▶ [What the exercise asks]: Establish how many lines in the records below include the word "through"; respond with that number only.

=== Section Start ===

`src/rtl/touch_key_ctrl.sv`:
```
// Touch-panel key sequencer: hit-tests registered touch samples against a fixed key grid,
// debounces press/release, and issues press and auto-repeat events through a one-entry holding register.
module touch_key_ctrl #(
  parameter int DEB_CYCLES    = 4,
  parameter int REPEAT_DELAY  = 50,
  parameter int REPEAT_PERIOD = 20,
  parameter int KEY_X0        = 0,
  parameter int KEY_Y0        = 0,
  parameter int KEY_W         = 200,
  parameter int KEY_H         = 160,
  parameter int COLS          = 4,
  parameter int ROWS          = 3
) (
  input  logic        clk,
  input  logic        rstn,
  input  logic [31:0] touch_data,
  input  logic        key_ready,
  output logic        key_valid,
  output logic [3:0]  key_id,
  output logic        key_repeat,
  output logic        key_drop,
  output logic        touch_active,
  output logic [1:0]  dbg_state
);

  localparam int CMAX0 = (DEB_CYCLES > REPEAT_DELAY) ? DEB_CYCLES : REPEAT_DELAY;
  localparam int CMAX  = (CMAX0 > REPEAT_PERIOD) ? CMAX0 : REPEAT_PERIOD;
  localparam int CW    = $clog2(CMAX + 1);

  localparam logic [1:0] S_IDLE     = 2'd0;
  localparam logic [1:0] S_DEBOUNCE = 2'd1;
  localparam logic [1:0] S_HELD     = 2'd2;
  localparam logic [1:0] S_RELEASE  = 2'd3;

  logic [31:0]   touch_q;
  logic [1:0]    state, state_n;
  logic [CW-1:0] deb_cnt, deb_n, deb_inc;
  logic [CW-1:0] rep_cnt, rep_n, rep_inc, rep_tgt;
  logic [3:0]    cur_key, key_n, hit_key, emit_key;
  logic          first_rep, first_n;
  logic          hit, match, emit, emit_rep;
  logic          col_hit, row_hit;
  int            xi, yi, col_i, row_i;

  // Half-open cell test using boundary comparators only; the last matching cell wins (cells never overlap).
  always_comb begin
    xi      = {16'd0, touch_q[31:16]};
    yi      = {16'd0, touch_q[15:0]};
    col_hit = 1'b0;
    row_hit = 1'b0;
    col_i   = 0;
    row_i   = 0;
    for (int c = 0; c < COLS; c++) begin
      if (xi >= KEY_X0 + c * KEY_W && xi < KEY_X0 + (c + 1) * KEY_W) begin
        col_hit = 1'b1;
        col_i   = c;
      end
    end
    for (int r = 0; r < ROWS; r++) begin
      if (yi >= KEY_Y0 + r * KEY_H && yi < KEY_Y0 + (r + 1) * KEY_H) begin
        row_hit = 1'b1;
        row_i   = r;
      end
    end
    hit_key = 4'(row_i * COLS + col_i);
    hit     = (touch_q != 32'd0) && col_hit && row_hit;
    match   = hit && (hit_key == cur_key);
  end

  assign deb_inc  = deb_cnt + CW'(1);
  assign rep_inc  = rep_cnt + CW'(1);
  assign rep_tgt  = first_rep ? CW'(REPEAT_DELAY) : CW'(REPEAT_PERIOD);
  assign emit_key = (state == S_IDLE) ? hit_key : cur_key;

  always_comb begin
    state_n  = state;
    deb_n    = deb_cnt;
    rep_n    = rep_cnt;
    first_n  = first_rep;
    key_n    = cur_key;
    emit     = 1'b0;
    emit_rep = 1'b0;
    case (state)
      S_IDLE: begin
        if (hit) begin
          key_n = hit_key;
          deb_n = CW'(1);
          if (DEB_CYCLES == 1) begin
            emit    = 1'b1;
            rep_n   = '0;
            first_n = 1'b1;
            state_n = S_HELD;
          end else begin
            state_n = S_DEBOUNCE;
          end
        end
      end
      S_DEBOUNCE: begin
        if (match) begin
          deb_n = deb_inc;
          if (deb_inc == CW'(DEB_CYCLES)) begin
            emit    = 1'b1;
            rep_n   = '0;
            first_n = 1'b1;
            state_n = S_HELD;
          end
        end else begin
          state_n = S_IDLE;
        end
      end
      S_HELD: begin
        if (match) begin
          if (rep_inc == rep_tgt) begin
            emit     = 1'b1;
            emit_rep = 1'b1;
            rep_n    = '0;
            first_n  = 1'b0;
          end else begin
            rep_n = rep_inc;
          end
        end else begin
          // rep_cnt is left untouched so a bounce back into HELD resumes the repeat timing.
          deb_n   = CW'(1);
          state_n = (DEB_CYCLES == 1) ? S_IDLE : S_RELEASE;
        end
      end
      S_RELEASE: begin
        if (match) begin
          state_n = S_HELD;
        end else begin
          deb_n = deb_inc;
          if (deb_inc == CW'(DEB_CYCLES)) state_n = S_IDLE;
        end
      end
      default: state_n = S_IDLE;
    endcase
  end

  always_ff @(posedge clk or negedge rstn) begin
    if (!rstn) begin
      touch_q   <= '0;
      state     <= S_IDLE;
      deb_cnt   <= '0;
      rep_cnt   <= '0;
      first_rep <= 1'b0;
      cur_key   <= '0;
    end else begin
      touch_q   <= touch_data;
      state     <= state_n;
      deb_cnt   <= deb_n;
      rep_cnt   <= rep_n;
      first_rep <= first_n;
      cur_key   <= key_n;
    end
  end

  // Handshake: an event is transferred on a rising edge where key_valid && key_ready; key_valid holds
  // with stable key_id/key_repeat until then. A new event may load on the transfer edge itself.
  always_ff @(posedge clk or negedge rstn) begin
    if (!rstn) begin
      key_valid  <= 1'b0;
      key_id     <= '0;
      key_repeat <= 1'b0;
      key_drop   <= 1'b0;
    end else begin
      key_drop <= 1'b0;
      if (emit) begin
        if (!key_valid || key_ready) begin
          key_valid  <= 1'b1;
          key_id     <= emit_key;
          key_repeat <= emit_rep;
        end else begin
          key_drop <= 1'b1;
        end
      end else if (key_valid && key_ready) begin
        key_valid <= 1'b0;
      end
    end
  end

  assign touch_active = (state == S_HELD) || (state == S_RELEASE);
  assign dbg_state    = state;

endmodule

```
### src/rtl/mem_stage_if.sv
// Valid/ready request, valid-only response memory port between the stage and memory.
interface mem_stage_if #(parameter int ADDR_W = 32) ();
  logic              mem_req_valid;
  logic              mem_req_ready;
  logic              mem_we;
  logic [ADDR_W-1:0] mem_addr;
  logic [31:0]       mem_wdata;
  logic [3:0]        mem_wstrb;
  logic              mem_resp_valid;
  logic [31:0]       mem_rdata;

  modport master (
    output mem_req_valid, mem_we, mem_addr, mem_wdata, mem_wstrb,
    input  mem_req_ready, mem_resp_valid, mem_rdata
  );

  modport slave (
    input  mem_req_valid, mem_we, mem_addr, mem_wdata, mem_wstrb,
    output mem_req_ready, mem_resp_valid, mem_rdata
  );
endinterface

### src/rtl/mem_lane_align.sv
// Combinational byte-lane steering: store strobes/data, load extraction with sign
// extension, and alignment checking for a given access size and address offset.
module mem_lane_align
  import mem_stage_pkg::*;
(
  input  size_t       i_size,
  input  logic        i_is_unsigned,
  input  logic [1:0]  i_off,
  input  logic [31:0] i_rs2,
  input  logic [31:0] i_rdata,
  output logic [3:0]  o_wstrb,
  output logic [31:0] o_wdata,
  output logic [31:0] o_load_data,
  output logic        o_misaligned
);
  logic [31:0] w_shifted;

  assign w_shifted = i_rdata >> {i_off, 3'b000};

  always_comb begin
    o_wstrb      = '0;
    o_wdata      = '0;
    o_load_data  = '0;
    o_misaligned = 1'b0;
    case (i_size)
      BYTE: begin
        o_wstrb     = 4'b0001 << i_off;
        o_wdata     = {4{i_rs2[7:0]}};
        o_load_data = i_is_unsigned ? {24'b0, w_shifted[7:0]}
                                    : {{24{w_shifted[7]}}, w_shifted[7:0]};
      end
      HALF: begin
        o_wstrb      = 4'b0011 << i_off;
        o_wdata      = {2{i_rs2[15:0]}};
        o_load_data  = i_is_unsigned ? {16'b0, w_shifted[15:0]}
                                     : {{16{w_shifted[15]}}, w_shifted[15:0]};
        o_misaligned = i_off[0];
      end
      WORD: begin
        o_wstrb      = 4'hF;
        o_wdata      = i_rs2;
        o_load_data  = i_rdata;
        o_misaligned = |i_off;
      end
      default: ;
    endcase
  end
endmodule

### src/rtl/mem_stage.sv
// Memory-access stage: issues one load/store per start pulse over the memory port,
// or passes the ALU result through, and reports a single-cycle completion.
module mem_stage
  import mem_stage_pkg::*;
#(
  parameter int ADDR_W = 32
) (
  input  logic         clk,
  input  logic         rstn,
  input  logic         enabled,
  input  instructions  instr,
  input  regvpair      register,
  input  logic [31:0]  arg,
  output logic         completed,
  output logic [31:0]  result,
  output logic         load_misaligned,
  output logic         store_misaligned,
  output logic         busy,
  mem_stage_if.master  mem
);
  state_t            r_state, w_state_next;
  access_t           r_acc;
  logic [1:0]        r_off;
  logic              r_is_load;
  logic              r_req_valid, r_we;
  logic [ADDR_W-1:0] r_addr;
  logic [31:0]       r_wdata, r_result;
  logic [3:0]        r_wstrb;
  logic              r_load_mis, r_store_mis;

  access_t     w_live_acc, w_acc;
  logic        w_load, w_store, w_mem_op;
  logic [1:0]  w_off;
  logic [31:0] w_addr_full, w_wdata, w_load_data;
  logic [3:0]  w_wstrb;
  logic        w_misaligned;
  logic        w_unused;

  assign w_live_acc  = decode_access(instr);
  assign w_load      = is_load(instr);
  assign w_store     = is_store(instr);
  assign w_mem_op    = w_load | w_store;
  assign w_addr_full = {arg[31:2], 2'b00};
  assign w_unused    = ^{instr.add, instr.sub, register.rs1};

  // Live fields drive the aligner while idle; latched fields once an access is in flight.
  assign w_acc = (r_state == IDLE) ? w_live_acc : r_acc;
  assign w_off = (r_state == IDLE) ? arg[1:0]   : r_off;

  mem_lane_align u_align (
    .i_size        (w_acc.size),
    .i_is_unsigned (w_acc.is_unsigned),
    .i_off         (w_off),
    .i_rs2         (register.rs2),
    .i_rdata       (mem.mem_rdata),
    .o_wstrb       (w_wstrb),
    .o_wdata       (w_wdata),
    .o_load_data   (w_load_data),
    .o_misaligned  (w_misaligned)
  );

  always_ff @(posedge clk or negedge rstn) begin
    if (!rstn) r_state <= IDLE;
    else       r_state <= w_state_next;
  end

  always_comb begin
    w_state_next = r_state;
    case (r_state)
      IDLE:    if (enabled) w_state_next = (w_mem_op && !w_misaligned) ? REQ : DONE;
      REQ:     if (mem.mem_req_ready) w_state_next = WAIT;
      WAIT:    if (mem.mem_resp_valid) w_state_next = DONE;
      DONE:    w_state_next = IDLE;
      default: w_state_next = IDLE;
    endcase
  end

  always_ff @(posedge clk or negedge rstn) begin
    if (!rstn) begin
      r_acc       <= '{size: BYTE, is_unsigned: 1'b0};
      r_off       <= '0;
      r_is_load   <= 1'b0;
      r_req_valid <= 1'b0;
      r_we        <= 1'b0;
      r_addr      <= '0;
      r_wdata     <= '0;
      r_wstrb     <= '0;
      r_result    <= '0;
      r_load_mis  <= 1'b0;
      r_store_mis <= 1'b0;
    end else begin
      case (r_state)
        IDLE: if (enabled) begin
          r_acc       <= w_live_acc;
          r_off       <= arg[1:0];
          r_is_load   <= w_load;
          r_load_mis  <= w_load & w_misaligned;
          r_store_mis <= w_store & w_misaligned;
          if (!w_mem_op) begin
            r_result <= arg;
          end else if (w_misaligned) begin
            r_result <= '0;
          end else begin
            r_req_valid <= 1'b1;
            r_we        <= w_store;
            r_addr      <= w_addr_full[ADDR_W-1:0];
            r_wdata     <= w_store ? w_wdata : '0;
            r_wstrb     <= w_store ? w_wstrb : '0;
          end
        end
        REQ:  if (mem.mem_req_ready) r_req_valid <= 1'b0;
        // Stores complete on the acknowledge and leave a zero result.
        WAIT: if (mem.mem_resp_valid) r_result <= r_is_load ? w_load_data : '0;
        DONE: begin
          r_load_mis  <= 1'b0;
          r_store_mis <= 1'b0;
        end
        default: ;
      endcase
    end
  end

  assign completed        = (r_state == DONE);
  assign busy             = (r_state != IDLE);
  assign result           = r_result;
  assign load_misaligned  = r_load_mis;
  assign store_misaligned = r_store_mis;
  assign mem.mem_req_valid = r_req_valid;
  assign mem.mem_we        = r_we;
  assign mem.mem_addr      = r_addr;
  assign mem.mem_wdata     = r_wdata;
  assign mem.mem_wstrb     = r_wstrb;
endmodule

### src/flat_wrapper.sv
// flat-port wrapper written by rule: the top's interface ports become plain ports
module mem_stage_flat import mem_stage_pkg::*;
#(
  parameter int ADDR_W = 32
)
  (clk, rstn, enabled, instr, register, arg, completed, result, load_misaligned, store_misaligned, busy, mem_mem_req_valid, mem_mem_we, mem_mem_addr, mem_mem_wdata, mem_mem_wstrb, mem_mem_req_ready, mem_mem_resp_valid, mem_mem_rdata);
  mem_stage_if #(.ADDR_W(ADDR_W)) mem_i ();
  input  logic clk;
  input  logic rstn;
  input  logic enabled;
  input  instructions instr;
  input  regvpair register;
  input  logic [31:0] arg;
  output logic completed;
  output logic [31:0] result;
  output logic load_misaligned;
  output logic store_misaligned;
  output logic busy;
  output wire logic [$bits(mem_i.mem_req_valid)-1:0] mem_mem_req_valid;
  output wire logic [$bits(mem_i.mem_we)-1:0] mem_mem_we;
  output wire logic [$bits(mem_i.mem_addr)-1:0] mem_mem_addr;
  output wire logic [$bits(mem_i.mem_wdata)-1:0] mem_mem_wdata;
  output wire logic [$bits(mem_i.mem_wstrb)-1:0] mem_mem_wstrb;
  input wire logic [$bits(mem_i.mem_req_ready)-1:0] mem_mem_req_ready;
  input wire logic [$bits(mem_i.mem_resp_valid)-1:0] mem_mem_resp_valid;
  input wire logic [$bits(mem_i.mem_rdata)-1:0] mem_mem_rdata;
  assign mem_mem_req_valid = mem_i.mem_req_valid;
  assign mem_mem_we = mem_i.mem_we;
  assign mem_mem_addr = mem_i.mem_addr;
  assign mem_mem_wdata = mem_i.mem_wdata;
  assign mem_mem_wstrb = mem_i.mem_wstrb;
  assign mem_i.mem_req_ready = mem_mem_req_ready;
  assign mem_i.mem_resp_valid = mem_mem_resp_valid;
  assign mem_i.mem_rdata = mem_mem_rdata;
  mem_stage #(.ADDR_W(ADDR_W)) u_core (.clk(clk), .rstn(rstn), .enabled(enabled), .instr(instr), .register(register), .arg(arg), .completed(completed), .result(result), .load_misaligned(load_misaligned), .store_misaligned(store_misaligned), .busy(busy), .mem(mem_i));
endmodule
### config.mk
export PLATFORM = sky130hd
export DESIGN_NAME = mem_stage_flat
export DESIGN_NICKNAME = d
export VERILOG_FILES = /design/src/rtl/mem_stage_pkg.sv /design/src/rtl/mem_stage_if.sv /design/src/rtl/mem_lane_align.sv /design/src/rtl/mem_stage.sv /design/src/flat_wrapper.sv
export SDC_FILE = /design/constraint.sdc
export NUM_CORES = 1
export LEC_CHECK = 0
export ABC_AREA = 1
export CORE_MARGIN = 2
export CORE_UTILIZATION = 23
export DETAILED_ROUTE_END_ITERATION = 12
export GPL_TIMING_DRIVEN = 0
export SKIP_LAST_GASP = 1
export SLEW_MARGIN = 0
export SYNTH_ARGS = -nofsm -noshare
export SYNTH_HDL_FRONTEND = slang
export SYNTH_SLANG_ARGS = --single-unit
### constraint.sdc
create_clock -name clk -period 4.7 [get_ports clk]
set_input_delay 1.175 -clock clk [delete_from_list [all_inputs] [get_ports clk]]
set_output_delay 1.175 -clock clk [all_outputs]
set_load 0.01 [all_outputs]
## config.mk

```make
export PLATFORM = sky130hd
export DESIGN_NAME = intpol2_squared_acc
export DESIGN_NICKNAME = d
export VERILOG_FILES = /design/src/rtl/intpol2_squared_acc.sv
export SDC_FILE = /design/constraint.sdc
export NUM_CORES = 1
export LEC_CHECK = 0
export CAP_MARGIN = 0
export CORE_MARGIN = 3
export CORE_UTILIZATION = 47
export CTS_CLUSTER_SIZE = 40
export DETAILED_ROUTE_END_ITERATION = 16
export PLACE_DENSITY = 0.68
export SYNTH_ARGS = -nofsm -noshare
export SYNTH_HDL_FRONTEND = slang
export SYNTH_SLANG_ARGS = --single-unit
```

## constraint.sdc

```tcl
create_clock -name clk -period 8.3 [get_ports clk]
set_clock_uncertainty 0.05 [all_clocks]
set_input_delay 2.49 -clock clk [delete_from_list [all_inputs] [get_ports clk]]
set_output_delay 2.49 -clock clk [all_outputs]
set_load 0.01 [all_outputs]
```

=== Section End ===

▶ [Response below]: 2